Shortly afterwards, at 6:50 PM (21:50 GMT) local time, Nascimento exited the bus, using schoolteacher Geisa Firmo Gonçalves as a human shield. As Nascimento's attention was being held in one direction, an officer armed with a submachine gun approached him from behind. Just prior to the officer reaching him, Nascimento turned directly toward the officer and reacted by jerking away from the officer, falling to the ground, taking Gonçalves with him. The officer reacted by continuing his advance and firing two or three shots at Nascimento while doing so. The first shot struck Gonçalves in the face; none of the other shots hit either person. Nascimento then proceeded to fire three shots at Gonçalves, killing her. Officers then converged on Nascimento and Gonçalves as they lay on the ground. Surrounding crowds rushed the area. Nascimento was immobilised by the police and taken into custody.
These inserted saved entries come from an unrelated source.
File: src/rtl/forward_hazard_unit.sv
// rtl/forward_hazard_unit.sv - operand forwarding select and load-use stall control
module forward_hazard_unit #(
    parameter int AW       = 5,
    parameter int LOAD_LAT = 1,
    parameter int CNT_W    = 16
) (
    input  logic             clk,
    input  logic             rst,
    input  logic             id_valid,
    input  logic [AW-1:0]    id_rs,
    input  logic [AW-1:0]    id_rt,
    input  logic             ex_we,
    input  logic             ex_is_load,
    input  logic [AW-1:0]    ex_rd,
    input  logic             mem_we,
    input  logic [AW-1:0]    mem_rd,
    input  logic             wb_we,
    input  logic [AW-1:0]    wb_rd,
    input  logic             flush,
    output logic [1:0]       fwd_a,
    output logic [1:0]       fwd_b,
    output logic             stall,
    output logic [CNT_W-1:0] stall_cnt
);

    typedef enum logic {IDLE, HOLD} state_t;

    localparam logic [1:0] SEL_RF  = 2'b00;
    localparam logic [1:0] SEL_EX  = 2'b10;
    localparam logic [1:0] SEL_MEM = 2'b01;
    localparam logic [1:0] SEL_WB  = 2'b11;
    localparam logic [1:0] REM_INIT = 2'(LOAD_LAT - 1);

    state_t           state_q, state_d;
    logic [1:0]       rem_q, rem_d;
    logic [1:0]       fwd_a_q, fwd_a_d;
    logic [1:0]       fwd_b_q, fwd_b_d;
    logic [CNT_W-1:0] cnt_q, cnt_d;

    logic ex_a, ex_b, mem_a, mem_b, wb_a, wb_b;
    logic hazard, stall_raw;
    logic [1:0] sel_a, sel_b;

    assign ex_a  = ex_we  && (ex_rd  != '0) && (ex_rd  == id_rs);
    assign ex_b  = ex_we  && (ex_rd  != '0) && (ex_rd  == id_rt);
    assign mem_a = mem_we && (mem_rd != '0) && (mem_rd == id_rs);
    assign mem_b = mem_we && (mem_rd != '0) && (mem_rd == id_rt);
    assign wb_a  = wb_we  && (wb_rd  != '0) && (wb_rd  == id_rs);
    assign wb_b  = wb_we  && (wb_rd  != '0) && (wb_rd  == id_rt);

    assign hazard = id_valid && ex_is_load && (ex_a || ex_b);

    // A load still in EX is the youngest producer; older MEM/WB copies are stale,
    // so an EX load match yields the regfile select rather than falling through.
    always_comb begin
        sel_a = SEL_RF;
        if (ex_a)       sel_a = ex_is_load ? SEL_RF : SEL_EX;
        else if (mem_a) sel_a = SEL_MEM;
        else if (wb_a)  sel_a = SEL_WB;
    end

    always_comb begin
        sel_b = SEL_RF;
        if (ex_b)       sel_b = ex_is_load ? SEL_RF : SEL_EX;
        else if (mem_b) sel_b = SEL_MEM;
        else if (wb_b)  sel_b = SEL_WB;
    end

    assign stall_raw = (state_q == HOLD) || hazard;
    assign stall     = rst && !flush && stall_raw;

    always_comb begin
        state_d = state_q;
        rem_d   = rem_q;
        if (flush) begin
            state_d = IDLE;
            rem_d   = 2'd0;
        end else begin
            case (state_q)
                IDLE: begin
                    if (hazard && (LOAD_LAT > 1)) begin
                        state_d = HOLD;
                        rem_d   = REM_INIT;
                    end
                end
                HOLD: begin
                    if (rem_q <= 2'd1) begin
                        state_d = IDLE;
                        rem_d   = 2'd0;
                    end else begin
                        rem_d = rem_q - 2'd1;
                    end
                end
                default: begin
                    state_d = IDLE;
                    rem_d   = 2'd0;
                end
            endcase
        end
    end

    always_comb begin
        fwd_a_d = sel_a;
        fwd_b_d = sel_b;
        if (flush || stall) begin
            fwd_a_d = SEL_RF;
            fwd_b_d = SEL_RF;
        end
    end

    always_comb begin
        cnt_d = cnt_q;
        if (stall && (cnt_q != '1)) cnt_d = cnt_q + 1'b1;
    end

    always_ff @(posedge clk or negedge rst) begin
        if (!rst) begin
            state_q <= IDLE;
            rem_q   <= 2'd0;
            fwd_a_q <= SEL_RF;
            fwd_b_q <= SEL_RF;
            cnt_q   <= '0;
        end else begin
            state_q <= state_d;
            rem_q   <= rem_d;
            fwd_a_q <= fwd_a_d;
            fwd_b_q <= fwd_b_d;
            cnt_q   <= cnt_d;
        end
    end

    assign fwd_a     = fwd_a_q;
    assign fwd_b     = fwd_b_q;
    assign stall_cnt = cnt_q;

endmodule
==> config.mk <==
export PLATFORM = sky130hd
export DESIGN_NAME = hub75_capture
export DESIGN_NICKNAME = d
export VERILOG_FILES = /design/src/rtl/hub75_capture.sv
export SDC_FILE = /design/constraint.sdc
export NUM_CORES = 2
export LEC_CHECK = 0
export CAP_MARGIN = 20
export CORE_MARGIN = 2
export CORE_UTILIZATION = 35
export DETAILED_ROUTE_END_ITERATION = 16
export PLACE_DENSITY = 0.59
export SLEW_MARGIN = 20
export SYNTH_ARGS = -nofsm -noshare
export SYNTH_HDL_FRONTEND = slang
export SYNTH_SLANG_ARGS = --single-unit
==> constraint.sdc <==
create_clock -name clk -period 3.4 [get_ports clk]
set_input_delay 0.68 -clock clk [delete_from_list [all_inputs] [get_ports clk]]
set_output_delay 0.68 -clock clk [all_outputs]
set_load 0.005 [all_outputs]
Nascimento was still alive by the time he was placed into a police vehicle, but some time after being taken into custody, he died of asphyxiation. There were later assertions that Nascimento was intentionally killed by the police, and that his death was revenge for the public nature of the hostage event. The officers who took him into custody were charged with murder; after the jury trial, they were found not guilty.

Gonçalves had been shot four times; police reports concluded she had been shot once in the face by the advancing police officer and then three times in the back by Nascimento in the ensuing struggle. The officer's shot was ruled unintentional by a court.

The bus route
The number "174" was used to identify a specific bus route between Central do Brasil and Gávea. Due to the stigma caused by this incident, the route was rebadged as "158" in November 2001, then to "143", and in February 2016 for "Troncal 5".

Films
At least two films have been made depicting the events of the hostage crisis.

Bus 174 (2002) retells the incident, discussing the life of Nascimento, and speculates on the social factors that led him to actions. The film contains a large amount of original video footage of the event, and recounts from several people surrounding the event, including the hostages, family of Nascimento, police officials, and news reporters.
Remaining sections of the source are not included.